Serving Whitman County since 1877

Pastor's Corner

All of us have asked ourselves this question, “Why was I born?” or another similar one like “Why am I here?” or “What is my purpose?”

When we think about Easter coming up this Sunday, we should ask what does the Bible say is the reason why Jesus Christ was born, why did He come to earth, and what was His purpose?

In the Bible, Jesus is called: “the Lamb slain from the foundation of the world” (Revelation 13:8b). God decreed that from the beginning that Jesus, the Son of God, would come to this world and die on the Cross of Calvary.

The Old Testament passage most quoted in the New Testament is Isaiah 53. These verses describe the sufferings of Christ. This chapter is one of the most graphic descriptions of Jesus Christ’s sufferings on the cross in the Scriptures, presenting details not even found in the New Testament of His afflictions. It is intriguing that most of the chapter is presented in either the perfect or past tense, indicating the events described as already having taken place.

The Hebrews often used the past or perfect tense to express the absolute certainty of an event taking place, even though that action might not have happened yet. We find in the Bible that a great deal of prophetic utterances are not written in the future tense, but rather, are written in the past, or perfect tense. This is referred to as “the prophetic perfect.”

Approximately one third of the four Gospel Accounts (Matthew, Mark, Luke, John), deal with the Passion Week [last week] of the life of Christ from the Triumphal Entry to His Resurrection.
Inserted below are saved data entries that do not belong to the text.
--- src/rtl/core/fnv1a64_base36_suffix_unit_assert.svh ---
// Assertion macros for the FNV-1a base-36 suffix unit.
// Expects a clock named clk and a reset named rst in the using module.
`ifndef FNV1A64_BASE36_SUFFIX_UNIT_ASSERT_SVH
`define FNV1A64_BASE36_SUFFIX_UNIT_ASSERT_SVH
// same-cycle implication
`define FNVB36_ASSERT_NOW(label, ante, cons) \
  label: assert property (@(posedge clk) disable iff (rst) (ante) |-> (cons)) \
    else $error("fnvb36 assertion failed");
// next-cycle implication
`define FNVB36_ASSERT_NEXT(label, ante, cons) \
  label: assert property (@(posedge clk) disable iff (rst) (ante) |=> (cons)) \
    else $error("fnvb36 assertion failed");
`endif

--- src/rtl/core/fnvb36_pkg.sv ---
// Shared types, constants and functions of the FNV-1a base-36 suffix unit.
// No dependencies.
`default_nettype none
package fnvb36_pkg;

  localparam int HASH_W          = 64;
  localparam int NUM_FIELDS      = 5;
  localparam int CHAR_W          = 7;
  localparam int SUFFIX_DIGITS_D = 5;
  localparam int QUEUE_DEPTH     = 2;

  localparam logic [HASH_W-1:0] FNV_BASIS = 64'hcbf29ce484222325;

  // long division by 36, one chunk of the hash a cycle, most significant first
  localparam int RADIX      = 36;
  localparam int REM_W      = 6;
  localparam int CHUNK_W    = 16;
  localparam int NUM_CHUNKS = HASH_W / CHUNK_W;
  localparam int PART_W     = REM_W + CHUNK_W;
  localparam int RECIP_S    = 27;
  localparam logic [PART_W-1:0] RECIP_M = 22'd3728271;

  typedef logic [HASH_W-1:0] hash_t;

  typedef struct packed {
    logic  valid;
    hash_t hash;
  } hash_req_t;

  typedef struct packed {
    logic full;
    logic nonempty;
  } queue_stat_t;

  typedef enum logic [1:0] {
    BK_IDLE,
    BK_CONV,
    BK_HOLD
  } back_state_t;

  // multiply by the FNV prime 2^40 + 2^8 + 0xb3, low 64 bits
  function automatic hash_t fnv_mul(input hash_t x);
    return (x << 40) + (x << 8) + (x << 7) + (x << 5) + (x << 4) + (x << 1) + x;
  endfunction

  function automatic logic [CHAR_W-1:0] digit_char(input logic [REM_W-1:0] d);
    logic [CHAR_W-1:0] dx;
    dx = {1'b0, d};
    return (d < 6'd10) ? (7'd48 + dx) : (7'd87 + dx);
  endfunction

endpackage
`default_nettype wire

--- src/rtl/core/fnvb36_queue.sv ---
// Short queue of finished hashes between front and back.
// Uses fnvb36_pkg.
`default_nettype none
module fnvb36_queue (
  input  wire                     clk,
  input  wire                     rst,
  input  fnvb36_pkg::hash_req_t   push,
  input  wire                     pop,
  output fnvb36_pkg::hash_t       head,
  output fnvb36_pkg::queue_stat_t q_stat
);
  import fnvb36_pkg::*;

  localparam int PTR_W = (QUEUE_DEPTH > 1) ? $clog2(QUEUE_DEPTH) : 1;
  localparam int CNT_W = $clog2(QUEUE_DEPTH + 1);

  hash_t             entries [QUEUE_DEPTH];
  logic [PTR_W-1:0]  wr_ptr;
  logic [PTR_W-1:0]  rd_ptr;
  logic [CNT_W-1:0]  count;

  assign q_stat.full     = (count == CNT_W'(QUEUE_DEPTH));
  assign q_stat.nonempty = (count != '0);
  assign head            = entries[rd_ptr];

  always_ff @(posedge clk) begin
    if (push.valid) begin
      entries[wr_ptr] <= push.hash;
    end
  end

  always_ff @(posedge clk) begin
    if (rst) begin
      wr_ptr <= '0;
      rd_ptr <= '0;
      count  <= '0;
    end else begin
      if (push.valid) begin
        wr_ptr <= (wr_ptr == PTR_W'(QUEUE_DEPTH - 1)) ? '0 : wr_ptr + 1'b1;
      end
      if (pop) begin
        rd_ptr <= (rd_ptr == PTR_W'(QUEUE_DEPTH - 1)) ? '0 : rd_ptr + 1'b1;
      end
      if (push.valid && !pop) begin
        count <= count + 1'b1;
      end else if (!push.valid && pop) begin
        count <= count - 1'b1;
      end
    end
  end

endmodule
`default_nettype wire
These writers of the New Testament emphasize this week because Jesus came to suffer for our sins.

It is abundantly clear from the Scriptures that Jesus was born to die.

There is a song written by Ron Hamilton called “Born To Die.”

1st Stanza

On the night Christ was born

Just before the break of morn,

As the stars in the sky were fading,

O’er the place where He lay,

Fell a shadow cold and gray

Of a cross that would humble a King.


Born to die upon Calv’ry,

Jesus suffered my sin to forgive;

Born to die upon Calv’ry,

He was wounded that I might live.

2nd Stanza

Jesus knew when He came

He would suffer in shame,

He could feel ev’ry pain and sorrow.

But He left Paradise,

With His blood He paid the price -

My redemption to Jesus I owe.

3rd Stanza

From His throne Jesus came,

Laid aside Heaven’s fame

In exchange for the cross of Calv’ry;

For my gain suffered loss,

For my sin He bore the cross -

He was wounded and I was set free.

4th Stanza

Dearest Lord, evermore

May Thy cross I adore

As I follow the path to Calv’ry;

Of Thy death I partake,

My ambition I forsake -

All my will I surrender to Thee.

Jesus died for us in order for us to live. If He gave His all for us, than we are to give our all for Him.
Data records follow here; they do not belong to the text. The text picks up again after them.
$ cat src/flat_wrapper.sv
// flat-port wrapper written by rule: the top's interface ports become plain ports
module gps_time_to_utc_calendar_unit_flat import gtu_pkg::*;
  (clk, rst_n, cfg_wr_en, cfg_wr_data, in_ch_valid, in_ch_week_num, in_ch_time_of_week, in_ch_ready, out_ch_valid, out_ch_year, out_ch_month, out_ch_day, out_ch_hour, out_ch_minute, out_ch_second, out_ch_input_invalid, out_ch_ready);
  gtu_in_if in_ch_i ();
  gtu_out_if out_ch_i ();
  input  logic clk;
  input  logic rst_n;
  input  logic cfg_wr_en;
  input  leap_t cfg_wr_data;
  input wire logic [$bits(in_ch_i.valid)-1:0] in_ch_valid;
  input wire logic [$bits(in_ch_i.week_num)-1:0] in_ch_week_num;
  input wire logic [$bits(in_ch_i.time_of_week)-1:0] in_ch_time_of_week;
  output wire logic [$bits(in_ch_i.ready)-1:0] in_ch_ready;
  output wire logic [$bits(out_ch_i.valid)-1:0] out_ch_valid;
  output wire logic [$bits(out_ch_i.year)-1:0] out_ch_year;
  output wire logic [$bits(out_ch_i.month)-1:0] out_ch_month;
  output wire logic [$bits(out_ch_i.day)-1:0] out_ch_day;
  output wire logic [$bits(out_ch_i.hour)-1:0] out_ch_hour;
  output wire logic [$bits(out_ch_i.minute)-1:0] out_ch_minute;
  output wire logic [$bits(out_ch_i.second)-1:0] out_ch_second;
  output wire logic [$bits(out_ch_i.input_invalid)-1:0] out_ch_input_invalid;
  input wire logic [$bits(out_ch_i.ready)-1:0] out_ch_ready;
  assign in_ch_i.valid = in_ch_valid;
  assign in_ch_i.week_num = in_ch_week_num;
  assign in_ch_i.time_of_week = in_ch_time_of_week;
  assign in_ch_ready = in_ch_i.ready;
  assign out_ch_valid = out_ch_i.valid;
  assign out_ch_year = out_ch_i.year;
  assign out_ch_month = out_ch_i.month;
  assign out_ch_day = out_ch_i.day;
  assign out_ch_hour = out_ch_i.hour;
  assign out_ch_minute = out_ch_i.minute;
  assign out_ch_second = out_ch_i.second;
  assign out_ch_input_invalid = out_ch_i.input_invalid;
  assign out_ch_i.ready = out_ch_ready;
  gps_time_to_utc_calendar_unit u_core (.clk(clk), .rst_n(rst_n), .cfg_wr_en(cfg_wr_en), .cfg_wr_data(cfg_wr_data), .in_ch(in_ch_i), .out_ch(out_ch_i));
endmodule
<file path="config.mk">
export PLATFORM = sky130hd
export DESIGN_NAME = button_autorepeat_latch_core
export DESIGN_NICKNAME = d
export VERILOG_FILES = /design/src/btnrep_pkg.sv /design/src/button_autorepeat_latch_core.sv
export SDC_FILE = /design/constraint.sdc
export NUM_CORES = 1
export LEC_CHECK = 0
export CORE_ASPECT_RATIO = 1.1
export CORE_MARGIN = 3
export CORE_UTILIZATION = 60
export DETAILED_ROUTE_END_ITERATION = 16
export DONT_BUFFER_PORTS = 1
export PLACE_DENSITY = 0.77
export REMOVE_ABC_BUFFERS = 1
export SLEW_MARGIN = 10
export SYNTH_ARGS = -nofsm -noshare
export SYNTH_HDL_FRONTEND = slang
export SYNTH_SLANG_ARGS = --single-unit
</file>
<file path="constraint.sdc">
create_clock -name clk -period 15.25 [get_ports clk]
set_input_delay 2.2875 -clock clk [delete_from_list [all_inputs] [get_ports clk]]
set_output_delay 2.2875 -clock clk [all_outputs]
set_load 0.1 [all_outputs]
</file>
“I beseech you therefore, brethren, by the mercies of God, that ye present your bodies a living sacrifice, holy, acceptable unto God, which is your reasonable service” (Romans 12:1).
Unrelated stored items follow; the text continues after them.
File: config.mk
export PLATFORM = sky130hd
export DESIGN_NAME = sgbk_cell
export DESIGN_NICKNAME = d
export VERILOG_FILES = /design/src/rtl/sgbk_pkg.sv /design/src/rtl/sgbk_cell.sv
export SDC_FILE = /design/constraint.sdc
export NUM_CORES = 1
export LEC_CHECK = 0
export BUFFER_PORTS_ARGS = -buffer_cell sky130_fd_sc_hd__buf_4
export CAP_MARGIN = 10
export CORE_MARGIN = 2
export CORE_UTILIZATION = 35
export CTS_CLUSTER_SIZE = 12
export DETAILED_ROUTE_END_ITERATION = 10
export GPL_TIMING_DRIVEN = 0
export HOLD_SLACK_MARGIN = 0.15
export PLACE_DENSITY = 0.67
export SKIP_CTS_REPAIR_TIMING = 1
export SYNTH_ARGS = -nofsm -noshare
export SYNTH_HDL_FRONTEND = slang
export SYNTH_SLANG_ARGS = --single-unit
File: constraint.sdc
create_clock -name i_clk -period 2.2 [get_ports i_clk]
set_clock_uncertainty 0.15 [all_clocks]
set_input_delay 0.22 -clock i_clk [delete_from_list [all_inputs] [get_ports i_clk]]
set_output_delay 0.22 -clock i_clk [all_outputs]
set_load 0.05 [all_outputs]
File: src/rtl/sgbk_pkg.sv
`timescale 1ns / 1ps
package sgbk_pkg;

    localparam int unsigned MaxGroupsDefault = 256;
    localparam int unsigned MaxPostsDefault  = 1024;

    localparam int unsigned KeyW  = 32;
    localparam int unsigned PostW = 20;
    localparam int unsigned GidxW = 8;

    typedef enum logic [1:0] {
        OP_ADD   = 2'd0,
        OP_FETCH = 2'd1,
        OP_CLEAR = 2'd2,
        OP_NONE  = 2'd3
    } t_op;

    typedef enum logic [1:0] {
        ST_ADDED    = 2'd0,
        ST_FULL     = 2'd1,
        ST_RETURNED = 2'd2,
        ST_END      = 2'd3
    } t_status;

    typedef struct packed {
        logic [1:0]       operation;
        logic [KeyW-1:0]  reply_id;
        logic [PostW-1:0] post_number;
    } t_req;

    typedef struct packed {
        logic [1:0]       status;
        logic [PostW-1:0] returned_post;
        logic [GidxW-1:0] group_index;
    } t_rsp;

    // Sequencer states.
    typedef enum logic [2:0] {
        S_IDLE,
        S_SEARCH,
        S_ADD,
        S_LINK,
        S_FETCH,
        S_FREAD,
        S_DONE
    } t_state;

    // Match result that the last cell hands back after a key sweep.
    typedef struct packed {
        logic hit;
        logic done;
    } t_srch;

endpackage

File: src/rtl/sgbk_cell.sv
`timescale 1ns / 1ps
// One cell of the key chain: holds one stored key and compares it against
// the probe key that travels past it, one cell per cycle.
module sgbk_cell #(
    parameter int unsigned GW = 8
) (
    input  logic                      i_clk,
    input  logic                      i_rst_n,
    input  logic                      i_load,
    input  logic [sgbk_pkg::KeyW-1:0] i_load_key,
    input  logic                      i_pv,
    input  logic [sgbk_pkg::KeyW-1:0] i_pkey,
    input  logic                      i_phit,
    input  logic [GW-1:0]             i_pidx,
    input  logic                      i_active,
    output logic                      o_pv,
    output logic [sgbk_pkg::KeyW-1:0] o_pkey,
    output logic                      o_phit,
    output logic [GW-1:0]             o_pidx,
    input  logic [GW-1:0]             i_my_idx
);
    logic [sgbk_pkg::KeyW-1:0] r_key;
    logic                      r_pv;
    logic [sgbk_pkg::KeyW-1:0] r_pkey;
    logic                      r_phit;
    logic [GW-1:0]             r_pidx;

    // Stored key is written when this cell's group is opened.
    always_ff @(posedge i_clk) begin
        if (i_load) begin
            r_key <= i_load_key;
        end
    end

    // Probe stage: the first matching active cell marks the hit.
    always_ff @(posedge i_clk) begin
        if (!i_rst_n) begin
            r_pv <= 1'b0;
        end else begin
            r_pv <= i_pv;
        end
        r_pkey <= i_pkey;
        if (!i_phit && i_active && r_key == i_pkey) begin
            r_phit <= 1'b1;
            r_pidx <= i_my_idx;
        end else begin
            r_phit <= i_phit;
            r_pidx <= i_pidx;
        end
    end

    assign o_pv   = r_pv;
    assign o_pkey = r_pkey;
    assign o_phit = r_phit;
    assign o_pidx = r_pidx;
endmodule

==> metrics.md, run 1 <==
| Metric | Value |
|---|---|
| Synth Area per Inst | `around 18 um2` |
| Reg clk slew, reported paths | `around 0.080 ns` |
| Die Area | `a little over 7000 um2` |
| Final Wtd Congestion | `about 0.73` |
| Synth top area share | `0.422` |
| Final Cycle Share | `0.973` |
| Yosys reg bits | `74` |
| Port-buffer cells | `127` |
| Worst hold slack | `0.195 ns` |
| Clock Tree Buf Depth | `2` |
| Routed WL | `roughly 6.7 mm` |
| Worst EP arrival | `2.22 ns` |
| R2R cell count | `5` |
| Crit-path cells | `dlygate4sd3_1, buf_4, xnor2_1, nand4_1, nor4_2, nand3_2, mux2_2` |
| First-pass GRT wire length | `7.36 mm` |
| Mapped Nets | `214` |
| Count of final max-slew check failures | `0` |
| Crit path capture type | `flop` |
| DRT iter0 DRCs | `52` |
| Via-per-instance ratio | `between 4 and 5` |
| Max H-tree Level | `3` |
| Critical path class | `in -> reg` |
| Synth warn | `0` |
| Total Negative Setup Slacks | `0 ns` |
| Relative slew slack | `0.719` |
| # rows | `29` |
| Initial antenna violation count | `0` |
| Largest cells by area after synthesis | `edfxtp_1, dfxtp_1, xnor2_1` |
| Overall Power | `between 3 and 4 mW` |
| CP Depth | `7` |
| Pin count of the biggest net entering global routing | `33` |
| Setup violations, final | `0` |
| Share of layout cells above drive strength 1 | `0.435` |
| DRT antenna net count | `0` |
| CP bufs+invs | `2` |
| Crit path max fanout | `9` |
| GRT overflow | `0` |
| WL per Instance | `15.5 um` |
| Dpl cells | `332` |
| Num ports | `approximately 130` |
| Die Y | `84.7 um` |
| Leak | `1.88 nW` |
| CTS tree | `yes` |
| Detailed placement HPWL | `3.70 mm` |
| Fmax | `467 MHz` |
| Power Dens Cells | `around 800 nW/um2` |
| Vias in the first global route | `1583` |
| Type of origin of the critical path | `input pin` |
| Synth area leader | `edfxtp_1` |
| Hold path cells | `1` |
| Residual DRC count | `0` |
| Status | `complete, no violations` |
| CTS root buf | `clkbuf_8` |
| Max-cap check violation count | `0` |
| Worst reg-to-reg setup slack | `roughly 0.24 ns` |
| CP max stage cell | `dlygate4sd3_1` |
| Required time of the critical path | `2.28 ns` |
| Most common cell after layout, fill and taps aside | `buf_4` |
| Antenna diode count | `0` |
| Die Width | `84.7 um` |
| CTS buffer count | `9` |
| Synth-to-Final Area Change | `94.6%` |
| Hold Path Class | `in -> reg` |
| Layout net count | `435` |
| Starting Density | `0.361` |
| Post-Syn Area | `2280 um2` |
| Core region area | `6310 um2` |
| Fillers | `420` |
| Register area share after synthesis | `0.791` |
| Post-Syn Instances | `128` |
| Hold Fails Final Rpt | `0` |
| CTS Sinks | `74` |
| TritonRoute pass-1 iters | `4` |
| Fin cells | `431` |
| Worst Tran Pin Value | `0.421 ns` |
| Worst-Skew Late Latency | `approximately 0.33 ns` |
| Critical path's top delay family | `simple AND/OR/NAND/NOR gates` |
| Util after Layout | `0.702` |
| Distinct cells, synth | `13` |
| Final min period | `around 2.1 ns` |
| Most frequent cells in the layout | `buf_4, dlygate4sd3_1, dfxtp_1` |
| Routed vias | `1854` |
| Crit path largest cell delay | `0.54 ns` |
| Peak supply drop | `0.679 mV` |
| Tot GR Track Use | `0.141` |
kinds of logic (layout without fill, tap and decap cells):
logic type    count (synthesis)  in the layout  share of synthesized area
flops                        74             74                      0.791
simple gates                 14             14                     0.0461
xor+xnor                     32             32                      0.123
buf+inv                       0            226                          0
mux                           8              8                     0.0396
report_power, final:
part / internal [mW] / switching (mW)
registers: 1.53 / 0.0326
clock network: 0.903 / 0.505
logic: 0.298 / 0.269
state kept, by name, indices dropped and copies added (netlist names):
name    cells
o_pv        1
o_phit      1
o_pkey     32
o_pidx      8
r_key      32
stage by stage:
step / worst slack [ns] / instance area (um2)
after floorplan: 0.530 / 2280
after global placement: 0.250 / 3330
after detailed placement: 0.225 / 3330
after CTS: 0.211 / 3600
after global routing: -0.0396 / 4430
final: 0.0595 / 4430
area by class of cell:
class                   instances  area, um2  area share
flip-flops and latches         74       1800       0.407
repair buffers                210       1780       0.403
multi-input cells              54        475       0.107
clock buffers                  10        138      0.0311
clock inverters                 6        136      0.0308
well taps                      77       96.3      0.0217
synthesized netlist by cell type, drive strengths merged:
cell type and n:
and2 1, dfxtp 42, edfxtp 32, mux2 8, nand3 2, nand4 7
nor3 1, nor4 1, nor4b 1, or2b 1, xnor2 31, xor2 1
final timing paths:
check,from,to
max,i_pkey[20],o_pidx[6]
min,i_load,r_key[0]
max reg2reg,r_key[20],o_pidx[6]
min reg2reg,r_key[31],o_pidx[3]
worst reg2reg max path: stages, from the launching register on:
cell and delay, ns:
edfxtp_1 0.40, xnor2_1 0.18, nand4_1 0.17, nor4_2 0.33
nand3_2 0.27, mux2_2 0.36
per-layer routing:
metal	wire, um	vias to the layer above	share of wire	GRT usage
met5	0	-	0	0
met2	3590	90	0.54	0.230
met1	2460	862	0.37	0.155
met3	526	8	0.079	0.0639
met4	84	0	0.013	0.0693
li1	-	894	-	-
Note: power is estimated with default switching activity, not from simulation.
==> inputs of run 2 (changes only) <==
--- a/config.mk
+++ b/config.mk
@@ -5,6 +5,7 @@
 export SDC_FILE = /design/constraint.sdc
 export NUM_CORES = 1
 export LEC_CHECK = 0
+export ABC_AREA = 1
 export BUFFER_PORTS_ARGS = -buffer_cell sky130_fd_sc_hd__buf_4
 export CAP_MARGIN = 10
 export CORE_MARGIN = 2
==> constraint.sdc (replaced) <==
create_clock -name i_clk -period 1.9 [get_ports i_clk]
set_clock_uncertainty 0.15 [all_clocks]
set_input_delay 0.19 -clock i_clk [delete_from_list [all_inputs] [get_ports i_clk]]
set_output_delay 0.19 -clock i_clk [all_outputs]
set_load 0.05 [all_outputs]
==> run 2 against run 1 <==
Sequential share of layout area decreased by 3.2 points. Synthesized cell count increased by 120%. Core utilization decreased by 6.9 points. Critical endpoint is now o_pidx[1]. Register-to-register slack improved by 0.06 ns. Highest routed layer unchanged. Count of clock-buffer cells in the layout decreased by 1. Total power increased by 5.4%. First-iteration DRC count increased by 27%. Design area increased by 8.6%. Routed wire length increased by 10%. Largest power group unchanged. Synthesized area increased by 19%. Non-clock buffer count unchanged. Via count increased by 35%.
==> metrics.md, run 2 <==
| Metric | Value |
|---|---|
| Worst-Skew Late Latency | `0.35 ns (was 0.33 ns)` |
| Vias in the first global route | `1955 (was 1583)` |
| # rows | `32 (was 29)` |
| Reg clk slew, reported paths | `0.08 ns (about the same)` |
| Synth area leader | `edfxtp_1 (unchanged)` |
| R2R cell count | `10 (was 5)` |
| Placement Cell Area | `3790 um2 (was 3330 um2)` |
| Synth Area per Inst | `9.54 um2 (was 17.8 um2)` |
| Largest cells by area after synthesis | `edfxtp_1, dfxtp_1, nand2_1 (was edfxtp_1, dfxtp_1, xnor2_1)` |
| DRT antenna net count | `0 (unchanged)` |
| Worst path most repeated cell | `nand2_1` |
| Max-cap check violation count | `0 (unchanged)` |
| Status | `complete, no violations (unchanged)` |
| CTS root buf | `clkbuf_8 (unchanged)` |
| Sequential share of power | `0.485 (was 0.441)` |
| Routed WL | `7.34 mm (was 6.66 mm)` |
| Synth top area share | `0.355 (was 0.422)` |
| Final Wtd Congestion | `0.683 (was 0.734)` |
| Yosys reg bits | `74 (unchanged)` |
| Logic pwr share | `0.192 (was 0.161)` |
| WL per Instance | `12.0 um (was 15.5 um)` |
| Pin count of the biggest net entering global routing | `33 (unchanged)` |
| Tot GR Track Use | `0.135 (was 0.141)` |
| Final min period | `1.73 ns` |
| Core region area | `7610 um2 (was 6310 um2)` |
| Switch Pwr | `1.01 mW (was 0.807 mW)` |
| Distinct cells, synth | `18 (was 13)` |
| Design area | `4810 um2 (was 4430 um2)` |
| Switching part of the total power | `0.272 (was 0.228)` |
| Most common cell after layout, fill and taps aside | `buf_4 (unchanged)` |
| DRT iter0 DRCs | `66 (was 52)` |
| CTS tree | `yes (unchanged)` |
| Clk pwr share | `0.323 (was 0.398)` |
| Crit path max fanout | `9 (unchanged)` |
| CTS Sinks | `74 (unchanged)` |
| Hold Fails Final Rpt | `0 (unchanged)` |
| First-pass GRT wire length | `8.69 mm (was 7.36 mm)` |
| Relative slew slack | `0.701 (was 0.719)` |
| CTS buffer count | `9 (unchanged)` |
| Most frequent cell after synthesis | `nand2_1 (was dfxtp_1)` |
| Mapped Nets | `370 (was 214)` |
| Starting Density | `0.356 (was 0.361)` |
| Hold path cells | `1 (unchanged)` |
| Register area share after synthesis | `0.665 (was 0.791)` |
| Final Cycle Share | `0.912` |
| Die Width | `92.0 um (was 84.7 um)` |
| Detailed placement HPWL | `4.43 mm (was 3.70 mm)` |
| Num ports | `128 (unchanged)` |
| Worst reg-to-reg setup slack | `0.30 ns (was 0.24 ns)` |
| RSZ-0062 raised after global routing | `false` |
| Antenna diode count | `0 (unchanged)` |
| Routed vias | `2495 (was 1854)` |
| Die Y | `92.0 um (was 84.7 um)` |
| Post-Syn Instances | `284 (was 128)` |
| Type of origin of the critical path | `input pin (unchanged)` |
| Count of final max-slew check failures | `0 (unchanged)` |
| Crit path capture type | `flop (unchanged)` |
| Crit-path cells | `dlygate4sd3_1, buf_4, xnor2_1, nand2_1, nor2_1, nand2_2, nor2_8, nand3_4, nand2_1, nand2_1 (was dlygate4sd3_1, buf_4, xnor2_1, nand4_1, nor4_2, nand3_2, mux2_2)` |
| Power Dens Cells | `774 nW/um2 (was 797 nW/um2)` |
| Fmax | `577 MHz` |
| Asr flop ratio synth | `0 (unchanged)` |
| Crit path largest cell delay | `0.55 ns (was 0.54 ns)` |
| Die Area | `8460 um2 (was 7170 um2)` |
| Residual DRC count | `0 (unchanged)` |
| Setup violations, final | `0 (unchanged)` |
| GRT overflow | `0 (unchanged)` |
| Max H-tree Level | `3 (unchanged)` |
| Required time of the critical path | `1.98 ns (was 2.28 ns)` |
| Peak supply drop | `0.555 mV (was 0.679 mV)` |
| Clock Tree Buf Depth | `2 (unchanged)` |
| Synth-to-Final Area Change | `77.7% (was 94.6%)` |
| Total Negative Setup Slacks | `0 ns (unchanged)` |
| Via-per-instance ratio | `4.08 (was 4.30)` |
| Hold Path Class | `in -> reg (unchanged)` |
| Leak | `2.42 nW (was 1.88 nW)` |
| Share of layout cells above drive strength 1 | `0.306 (was 0.435)` |
| Int Power | `2.71 mW (was 2.73 mW)` |
| Initial antenna violation count | `0 (unchanged)` |
| Fillers | `618 (was 420)` |
| Layout net count | `591 (was 435)` |
| Worst Tran Pin Value | `0.448 ns (was 0.421 ns)` |
| Post-Syn Area | `2710 um2 (was 2280 um2)` |
| TritonRoute pass-1 iters | `4 (unchanged)` |
| List of most frequent post-synthesis cells | `nand2_1, inv_1, dfxtp_1 (was dfxtp_1, edfxtp_1, xnor2_1)` |
| Port-buffer cells | `127 (unchanged)` |
| Worst EP arrival | `1.82 ns (was 2.22 ns)` |
| EDFF count, synth | `32 (unchanged)` |
| Synth warn | `0 (unchanged)` |
| CP max stage cell | `dlygate4sd3_1 (unchanged)` |
| Synth Flop Type | `dfxtp_1 (unchanged)` |
| Most frequent cells in the layout | `buf_4, nand2_1, dlygate4sd3_1 (was buf_4, dlygate4sd3_1, dfxtp_1)` |
| Critical path class | `in -> reg (unchanged)` |
## run 2: cell types whose count changed after synthesis, sizes merged, moves of 3 or more
cell,before,now
mux2,8,0
nand4,7,1
xnor2,31,5
o21ai,0,3
nor2,0,25
nand2,0,103
inv,0,61
nand3,2,10
## run 2: worst paths after layout
kind / endpoint / from
setup reg to reg: o_pidx[1] / r_key[3]
hold / removal: r_key[4] / i_load
setup / recovery: o_pidx[1] / i_pkey[0]
hold reg to reg: o_pidx[3] / r_key[20]
## run 2: final cells by class
type                       instances  area (um2)  area share
clock buffer                       9         124      0.0257
clock inverter                     7        70.1      0.0146
inverter                          61         229      0.0476
multi-input combinational        149         678       0.141
sequential                        74        1800       0.374
tap                              102         128      0.0265
timing repair buffer             210        1780       0.371
## run 2: through the flow
| step | cells | hold WS [ns] | total power, mW | worst slack (ns) | util |
|---|---|---|---|---|---|
| 2_1_floorplan | 284 | 0.0677 | 2.14 | 0.520 | - |
| 3_3_place_gp | 513 | 0.160 | 2.40 | 0.329 | 0.498 |
| 3_5_place_dp | 513 | 0.157 | 2.41 | 0.339 | 0.498 |
| 4_1_cts | 529 | -0.212 | 3.60 | 0.332 | 0.524 |
| 5_1_grt | 612 | 0.168 | 3.88 | 0.0338 | 0.633 |
| 6_report | 612 | 0.172 | 3.72 | 0.167 | 0.633 |
## run 2: kinds of logic after synthesis
kind of cell / Yosys count / share of synthesized area
AND/OR/NAND/NOR: 140 / 0.225
flip-flops: 74 / 0.665
AO/OA/AOI/OAI: 3 / 0.00554
buffers and inverters: 61 / 0.0845
XOR/XNOR: 6 / 0.0194
## run 2: power groups by stage
stage          logic (mW)  registers, mW  clock network [mW]
2_1_floorplan       0.141           2.00                   0
3_3_place_gp        0.565           1.84                   0
3_5_place_dp        0.572           1.84                   0
4_1_cts             0.572           1.80                1.23
5_1_grt             0.769           1.81                1.30
6_report            0.715           1.81                1.20
## run 2: critical path: cells and delay by family
family	cells	cell delay, ns
xor gates and xnor gates	1	0.14
buffers and inverters	2	0.70
and+or+nand+nor	7	0.78
## run 2: routing by layer
metal	share of wire	vias to the layer above	global-route usage
met4	0.019	0	0.0672
met1	0.40	1102	0.161
met2	0.53	93	0.218
met5	0	-	0
met3	0.051	13	0.0444
li1	-	1287	-
==> inputs of run 3 (changes only) <==
--- a/config.mk
+++ b/config.mk
@@ -9,13 +9,14 @@
 export BUFFER_PORTS_ARGS = -buffer_cell sky130_fd_sc_hd__buf_4
 export CAP_MARGIN = 10
 export CORE_MARGIN = 2
-export CORE_UTILIZATION = 35
+export CORE_UTILIZATION = 41
 export CTS_CLUSTER_SIZE = 12
 export DETAILED_ROUTE_END_ITERATION = 10
 export GPL_TIMING_DRIVEN = 0
 export HOLD_SLACK_MARGIN = 0.15
-export PLACE_DENSITY = 0.67
+export PLACE_DENSITY = 0.76
 export SKIP_CTS_REPAIR_TIMING = 1
+export SKIP_LAST_GASP = 1
 export SYNTH_ARGS = -nofsm -noshare
 export SYNTH_HDL_FRONTEND = slang
 export SYNTH_SLANG_ARGS = --single-unit
==> run 3 against run 2 <==
Hold slack about the same. Clock power increased by 9%. Sequential share of layout area increased by 0.078 points. Non-clock buffer count unchanged. Global-route usage increased by 2.0 points. Via count increased by 0.72%. Final cell count decreased by 3.9%. First-iteration DRC count increased by 26%. Highest routed layer unchanged.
Notice the word “reasonable.” We get our English word “logical” from this Greek word (logikos) which is translated reasonable here. In light of what Christ has done for us, giving of ourselves as a living sacrifice is the only reasonable and logical thing to do. This is how believers worship God, by giving of themselves totally to Him for His service.

The exhortation of the apostle Paul in this verse is in consideration of the mercies of God and all that He has done for us, in contemplation of Christ’s work of redemption on the cross and the great sacrifice He made there. It is only reasonable that believers give themselves to Him as living sacrifices for His service.

If Jesus died for us, ought not we to live for Him?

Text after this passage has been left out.